Of these models I will be using the dynamic programming and hierarchical matching models. The dynamic programming model allows the user to enter data on prey abundance in a patch as well as time spent foraging in a patch. Using this data I can then estimate a fitness response of the predators from the observed results of my experiment and adjust the model to see how the fitness changes. The other model that will be used is the hierarchical matching model. In this model I can enter data on the abundance and palatability of the three different prey items in each patch to observe the habitat use and time spent foraging in the patches. This will allow me to model both the avian predators and prey items and determine the foraging differences.
There are two additions experiments that Viz Lab is providing support for. The first is to quantify the avian predation of galls by verifying avian attack through digital recordings. These recordings will help me to determine exactly which gall was attacked by which avian predator in order to give me more accuracy in the foraging models. At this point determining which bird attacked a gall is subjective in that the chickadee is believed to have a larger attack area then the woodpecker. This has not been tested to assure accuracy and by recording which bird attacked which gall I will be able to observe patterns that each predator shows in its attack.
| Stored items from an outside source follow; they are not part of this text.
$ cat src/rtl/rom_bus_arbiter.sv
// Round-robin arbiter sharing one combinational ROM port between instruction fetch and load/store.
// Optional address window checking (if_err/ls_err) is enabled by defining ROM_BUS_ARB_RANGE_CHECK_EN.
module rom_bus_arbiter #(
  parameter int                ADDR_W    = 64,
  parameter int                DATA_W    = 64,
  parameter logic [ADDR_W-1:0] ROM_START = '0,
  parameter int                ROM_SIZE  = 256
) (
  input  logic              HCLK,
  input  logic              HRESET,
  input  logic              if_req,
  input  logic [ADDR_W-1:0] if_addr,
  output logic              if_ready,
  output logic [DATA_W-1:0] if_rdata,
  input  logic              ls_req,
  input  logic              ls_write,
  input  logic [ADDR_W-1:0] ls_addr,
  input  logic [DATA_W-1:0] ls_wdata,
  output logic              ls_ready,
  output logic [DATA_W-1:0] ls_rdata,
`ifdef ROM_BUS_ARB_RANGE_CHECK_EN
  output logic              if_err,
  output logic              ls_err,
`endif
  output logic [ADDR_W-1:0] HADDR,
  output logic [DATA_W-1:0] HWDATA,
  output logic              HWRITE,
  input  logic [DATA_W-1:0] HRDATA,
  output logic              busy
);

  typedef enum logic [1:0] {
    ST_IDLE   = 2'd0,
    ST_ACCESS = 2'd1,
    ST_RESP   = 2'd2
  } state_t;

  state_t            state_q, state_d;
  logic              last_ls_q, last_ls_d;   // 1 = LS was granted last
  logic              owner_q, owner_d;       // 1 = LS owns the current transaction
  logic [ADDR_W-1:0] addr_q, addr_d;
  logic              write_q, write_d;
  logic [DATA_W-1:0] wdata_q, wdata_d;
  logic [DATA_W-1:0] if_rdata_q, if_rdata_d;
  logic [DATA_W-1:0] ls_rdata_q, ls_rdata_d;
  logic              grant_ls;
  logic [ADDR_W-1:0] grant_addr;

  // A tie goes to whoever did not win last time.
  assign grant_ls   = ls_req && (!if_req || !last_ls_q);
  assign grant_addr = grant_ls ? ls_addr : if_addr;

`ifdef ROM_BUS_ARB_RANGE_CHECK_EN
  localparam logic [ADDR_W-1:0] ROM_LAST = ROM_START + ADDR_W'(ROM_SIZE - 5);
  logic err_q, err_d;
  logic grant_in_range;
  assign grant_in_range = (grant_addr >= ROM_START) && (grant_addr <= ROM_LAST);
`endif

  always_comb begin
    state_d    = state_q;
    last_ls_d  = last_ls_q;
    owner_d    = owner_q;
    addr_d     = addr_q;
    write_d    = write_q;
    wdata_d    = wdata_q;
    if_rdata_d = if_rdata_q;
    ls_rdata_d = ls_rdata_q;
`ifdef ROM_BUS_ARB_RANGE_CHECK_EN
    err_d      = err_q;
`endif
    case (state_q)
      ST_IDLE: begin
        if (if_req || ls_req) begin
          owner_d   = grant_ls;
          last_ls_d = grant_ls;
          addr_d    = grant_addr;
          write_d   = grant_ls && ls_write;
          wdata_d   = grant_ls ? ls_wdata : '0;
          state_d   = ST_ACCESS;
`ifdef ROM_BUS_ARB_RANGE_CHECK_EN
          err_d = 1'b0;
          if (!grant_in_range) begin
            // Illegal address: never touch memory, answer with an error instead.
            err_d   = 1'b1;
            write_d = 1'b0;
            state_d = ST_RESP;
          end
`endif
        end
      end
      ST_ACCESS: begin
        if (!write_q) begin
          if (owner_q) ls_rdata_d = HRDATA;
          else         if_rdata_d = HRDATA;
        end
        state_d = ST_RESP;
      end
      ST_RESP: state_d = ST_IDLE;
      default: state_d = ST_IDLE;
    endcase
  end

  always_ff @(posedge HCLK) begin
    if (HRESET) begin
      state_q    <= ST_IDLE;
      last_ls_q  <= 1'b0;
      owner_q    <= 1'b0;
      addr_q     <= '0;
      write_q    <= 1'b0;
      wdata_q    <= '0;
      if_rdata_q <= '0;
      ls_rdata_q <= '0;
`ifdef ROM_BUS_ARB_RANGE_CHECK_EN
      err_q      <= 1'b0;
`endif
    end else begin
      state_q    <= state_d;
      last_ls_q  <= last_ls_d;
      owner_q    <= owner_d;
      addr_q     <= addr_d;
      write_q    <= write_d;
      wdata_q    <= wdata_d;
      if_rdata_q <= if_rdata_d;
      ls_rdata_q <= ls_rdata_d;
`ifdef ROM_BUS_ARB_RANGE_CHECK_EN
      err_q      <= err_d;
`endif
    end
  end

  // Bus outputs are gated by state so they are quiet everywhere except ACCESS.
  assign HADDR    = (state_q == ST_ACCESS) ? addr_q : '0;
  assign HWRITE   = (state_q == ST_ACCESS) && write_q;
  assign HWDATA   = HWRITE ? wdata_q : '0;
  assign busy     = (state_q != ST_IDLE);
  assign if_ready = (state_q == ST_RESP) && !owner_q;
  assign ls_ready = (state_q == ST_RESP) && owner_q;
  assign if_rdata = if_rdata_q;
  assign ls_rdata = ls_rdata_q;
`ifdef ROM_BUS_ARB_RANGE_CHECK_EN
  assign if_err   = if_ready && err_q;
  assign ls_err   = ls_ready && err_q;
`endif

endmodule

$ cat config.mk
export PLATFORM = sky130hd
export DESIGN_NAME = rom_bus_arbiter
export DESIGN_NICKNAME = d
export VERILOG_FILES = /design/src/rtl/rom_bus_arbiter.sv
export SDC_FILE = /design/constraint.sdc
export NUM_CORES = 1
export LEC_CHECK = 0
export ABC_AREA = 1
export BUFFER_PORTS_ARGS = -buffer_cell sky130_fd_sc_hd__buf_2
export CAP_MARGIN = 25
export CORE_AREA = 3 3 199 201
export DETAILED_ROUTE_END_ITERATION = 16
export DIE_AREA = 0 0 202 204
export GPL_TIMING_DRIVEN = 0
export HOLD_SLACK_MARGIN = 0.1
export SLEW_MARGIN = 40
export SYNTH_ARGS = -nofsm -noshare
export SYNTH_HDL_FRONTEND = slang
export SYNTH_SLANG_ARGS = --single-unit
export TNS_END_PERCENT = 1
$ cat constraint.sdc
create_clock -name HCLK -period 1.2 [get_ports HCLK]
set_input_delay 0.18 -clock HCLK [delete_from_list [all_inputs] [get_ports HCLK]]
set_output_delay 0.18 -clock HCLK [all_outputs]
set_load 0.05 [all_outputs]
* After elaboration in Yosys (flattened, before gate mapping)
Index checks and enable logic that the tools add are counted.
W data, S select, Z words.
** Operators by class
- Equality and inequality tests :: 3
- Muxes and demuxes :: 6
- Bitwise gates (word level) :: 2
- Reduce and logical (&&, ||, !) cells :: 14
** Operators with widths (number)
- $mux W64 :: 4
- $reduce_and A3 Y1 :: 2
- $logic_and A1 B1 Y1 :: 5
- $pmux W2 S2 :: 1
- $eq A2 B1 Y1 const B :: 1
- $eq A2 B2 Y1 const B :: 1
- $logic_not A1 Y1 :: 2
- $logic_not A2 Y1 :: 1
- $logic_or A1 B1 Y1 :: 2
- $mux W2 :: 1
- $ne A2 B2 Y1 const B :: 1
- $not A1 Y1 :: 2
- $reduce_and A2 Y1 :: 1
- $reduce_bool A2 Y1 :: 1
** Word-level totals
- Register bits after elaboration :: 260
- Input port bits :: 261
- Output and inout port bits :: 260
- Logic and storage cells :: 32

* Longest topological paths before layout
- Depth in word-level cells :: 4
- Mapped depth :: 9
- Gate-level depth less buffers :: 6

* Worst setup path after synthesis
OpenSTA, ideal clock, no wires.
- Path kind :: register -> output
- Start point :: register state_q[1]
- End point :: output HWDATA[54]
- Arrival :: 1557 ps
- Data required time :: 1020 ps
- Path slack :: -537 ps
- Stages on the path, launching flop included :: 8
- Path buffers :: 2
- Cells stage by stage :: dfxtp_1 > inv_1 > nand2_1 > inv_2 > nand2_1 > buf_2 > buf_2 > nor2_1
** Between the ends
- Word-level cells in the longest chain between the ends :: 3
** RTL lines
- start: declaration :: line 38 : state_t state_q, state_d;
- start signal: assignment :: line 118 : state_q <= state_d;
- $eq A2 B1 Y1 :: line 134 : assign HWRITE = (state_q == ST_ACCESS) && write_q;
- $logic_and A1 B1 Y1 :: line 134
- $mux W64 :: line 135 : assign HWDATA = HWRITE ? wdata_q : '0;
- end: declaration :: line 26 : output logic [DATA_W-1:0] HWDATA,
No other way between the ends.

* Worst setup path after layout
- Start point :: register state_q[1]
- End point :: output HWDATA[48]
The elaborated chain is that of the path after synthesis.

==> flow_summary_export.csv <==
group,metric,value,unit
timing,slew_headroom,49.1,%
timing,setup_viol_count_final,519,
timing,rsz0062_at_grt,"true",
placed_design,dp_cells,2946,
die,start_util,32.7,%
detailed_routing,drtPass1Iterations,6,
timing,clock_skew,16.9,ps
min_path,hold_class,"in2reg",
yosys,synth_cell_types,19,
die,coreArea,0.0378,sq mm
run_status,status,"complete, but fails checks",
detailed_routing,viasPerCell,4.78,
die,num_rows,71,
run,cap_violations,0,
pwr,p_leak,10.1,nW
clock_tree,clock_sinks,260,
layout,layout.cells.non_filler,3264,
clock_tree,clockRootBuffer,"clkbuf_16",
placed_design,globalplace.congestion,0.889,
yosys,synthTopCellsByArea,"dfxtp_1 (42%), nand2_1 (14%), nor2_1 (14%), inv_1 (6.1%), a21oi_1 (5.3%)",
global_route,grt_pass1_wl,82.6,mm
setup_path,worstPathCellList,"inv_2, nand2_4, inv_4, nand2_4, buf_12, buf_8, nor2_2, buf_6",
setup_path,worstPathArrival,1840,ps
setup_path,worstPathMaxFanout,10,
clock_tree,cts_made_buffers,29,
yosys,synth_top_area_share,42.2,%
timing,post-route-worst-setup-slack,-823,ps
setup_path,timing.critical_path.to_type,"primary output",
yosys,synth_cells,1917,
yosys,synth-seq-cells,260,
detailed_routing,wl_per_cell,17.2,microns
layout,fin_area,0.0222,sq mm
timing,worstMarginPinSlew,764,ps
placed_design,dp_hpwl,37.9,mm
yosys,avgSynthCellArea,6.44,sq um
die,io_pins,521,
pwr,clockPowerShare,34.3,%
layout,drive_above_1_share,34.5,%
timing,final_hold_viol_count,0,
layout,fin_nets,2991,
clock_tree,cts_buffer_depth,3,
timing,finalCriticalPeriod,2020,ps
global_route,grt_max_degree,15,
global_route,grt_overflow,0,
die,fp.dieArea,0.0412,sq mm
global_route,grt.total_usage,24.7,%
detailed_routing,via_count,15600,
detailed_routing,ant_nets,0,
global_route,grt_pass1_vias,15700,
run_status,violations,"setup timing",
clock_tree,cts_tree,"built",
placed_design,pre_cts_slack,-684,ps
pwr,power_frac_seq,36.9,%
setup_path,max_stage_delay,330,ps
yosys,yosysWarnings,0,
global_route,antenna_found_initial,0,
setup_path,cp.required,1020,ps
yosys,netlist_area,0.0123,sq mm
placed_design,postPlaceCellArea,0.0159,sq mm
pwr,ir_drop,1.03,mV
setup_path,critPathSlowestCell,"dfxtp_2",
pwr,p_per_area,1200,mW/mm^2
detailed_routing,drt_iter0_drc,780,
yosys,synth_top_area_cell,"dfxtp_1",
pwr,p_sw,8.79,mW
pwr,p_comb_share,28.8,%
pwr,p_int,17.9,mW
layout,area_delta_synth_final,79.8,%
detailed_routing,routed_wl,56.0,mm
setup_path,cp-start-kind,"flop",
timing,max_freq,494,MHz
setup_path,path_class,"reg2out",
clock_tree,clk_pin_slew,60,ps
die,fp.dieW,202,microns
timing,final_max_slew_viol_count,0,
timing,min_period_over_period,169,%
detailed_routing,drc,0,
pwr,p_total,26.6,mW
pwr,sw_frac_of_total,33.0,%
placed_design,port_buffers,518,
clock_tree,worstSkewPairLatency,570,ps
clock_tree,h-tree-depth,1,
die,die_h,204,microns
setup_path,crit_top_cell,"nand2_4",
yosys,syn_nets,2178,
yosys,synth_seq_area_share,42.2,%
==> sequential cells by signal (all words and copies together), names as in the netlist <==
name / flops
owner_q: 1
ls_rdata: 64
state_q: 2
if_rdata: 64
wdata_q: 64
addr_q: 64
write_q: 1
==> final timing paths <==
check              start          end  slack (ps)  depth (start not counted)
max           state_q[1]   HWDATA[48]        -820                          8
min reg2reg  wdata_q[60]  wdata_q[60]         470                          2
min               HRESET   wdata_q[4]         220                          3
max reg2reg   state_q[1]  wdata_q[22]        -470                          5
==> routing by layer <==
| layer | track usage [%] | routed length (microns) | vias to the layer above | part of all wire [%] |
|---|---|---|---|---|
| met5 | 0 | 0 | - | 0 |
| met4 | 10.5 | 2870 | 0 | 5.1 |
| met3 | 4.91 | 4080 | 211 | 7.3 |
| met2 | 45.2 | 27800 | 764 | 50 |
| met1 | 28.0 | 21300 | 7089 | 38 |
| li1 | - | - | 7554 | - |
==> synthesized netlist by cell type <==
library cell    n
nand4_1        65
inv_1         199
inv_2           1
buf_2          76
dfxtp_1       260
a21boi_0       48
and3_1          1
clkbuf_1       49
nand3_1       129
nor2_2          2
buf_1           8
a21boi_1       16
nand2_1       456
buf_6           1
buf_4          21
nand2_2         1
nor2_1        453
nor3_1          1
a21oi_1       130
==> through the flow <==
stage / utilization (%) / setup TNS [ps] / hold WS [ps]
2_1_floorplan: - / -52400 / 348
3_3_place_gp: 42.0 / -155950 / 452
3_5_place_dp: 42.0 / -163380 / 455
4_1_cts: 56.3 / -180050 / 187
5_1_grt: 58.8 / -211420 / 231
6_report: 58.8 / -175490 / 222
==> worst max-delay path: cells and delay by family (launching register included) <==
family,cells,cell delay [ps]
and+or+nand+nor,3,290
buffers and inverters,5,640
DFF,1,330
==> cell families (layout without fill, tap and decap cells) <==
kind of cell           Yosys count  count (layout)  share of synthesized area, %
other                            0               2                             0
AND/OR/NAND/NOR               1108            1108                          36.4
AO/OA/AOI/OAI                  194             194                          9.16
flip-flops                     260             260                          42.2
buffers and inverters          355            1189                          12.3
==> cell usage in the layout (no fill, tap or decap), types with 5 or more instances in the layout <==
master,Yosys,final
clkbuf_2,0,10
clkinv_2,0,6
a21boi_1,16,16
nor2_1,453,325
clkbuf_8,0,5
buf_2,76,301
nand4_1,65,65
buf_12,0,5
dfxtp_1,260,129
a21oi_1,130,130
buf_6,1,118
nand3_1,129,129
inv_1,199,198
buf_1,8,6
nor2_4,0,40
dfxtp_4,0,8
buf_8,0,133
nor2_2,2,90
dlygate4sd3_1,0,257
nand2_1,456,453
clkbuf_1,49,43
a21boi_0,48,48
buf_4,21,67
dfxtp_2,0,123
clkbuf_16,0,31
==> power groups by stage <==
stage,sequential (mW),combinational [mW],clock (mW)
5_1_grt,9.90,8.24,9.59
6_report,9.84,7.67,9.13
2_1_floorplan,10.8,3.13,0
3_5_place_dp,9.83,5.90,0
3_3_place_gp,9.81,5.86,0
4_1_cts,9.77,7.24,9.28
==> what timing repair did <==
action                                  4_1_cts  5_1_grt
setup buffers                                 1        4
gates cloned                                  0        2
hold endpoints to repair                    257        0
resized for setup                           636      339
pin swaps                                     1        2
hold buffers                                257        0
endpoints found under the setup margin      519      519
==> area by class of cell <==
cell class	count	area [sq um]
multi-input combinational	1302	6170
sequential	260	5390
buffer	155	982
clock buffer	41	821
antenna	2	5.00
clock inverter	11	136
fill	3263	15600
inverter	200	753
timing repair buffer	782	7300
tap	511	639
(Power assumes the default switching activity.)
Figure 5 The traditional method for determining attacked by avian predator. The size of the attack as thus far been used to assign an either a chickadee or woodpecker as the attacker. http://www.facstaff.bucknell.edu/abrahmsn/solidago/gallkey8.html
The second experiment that is to be conducted is to determine a method for locating exit tunnels in galls without having to dissect them. The woodpecker and possibly the chickadee are able to do this through an undetermined sensory mechanism. I plan on using ultraviolet and infrared light photography to see if the exit tunnels can be observed in this manner. Another possible method may be using small microphones and computer programs to observe the vibration signature of galls to find a pattern for contents.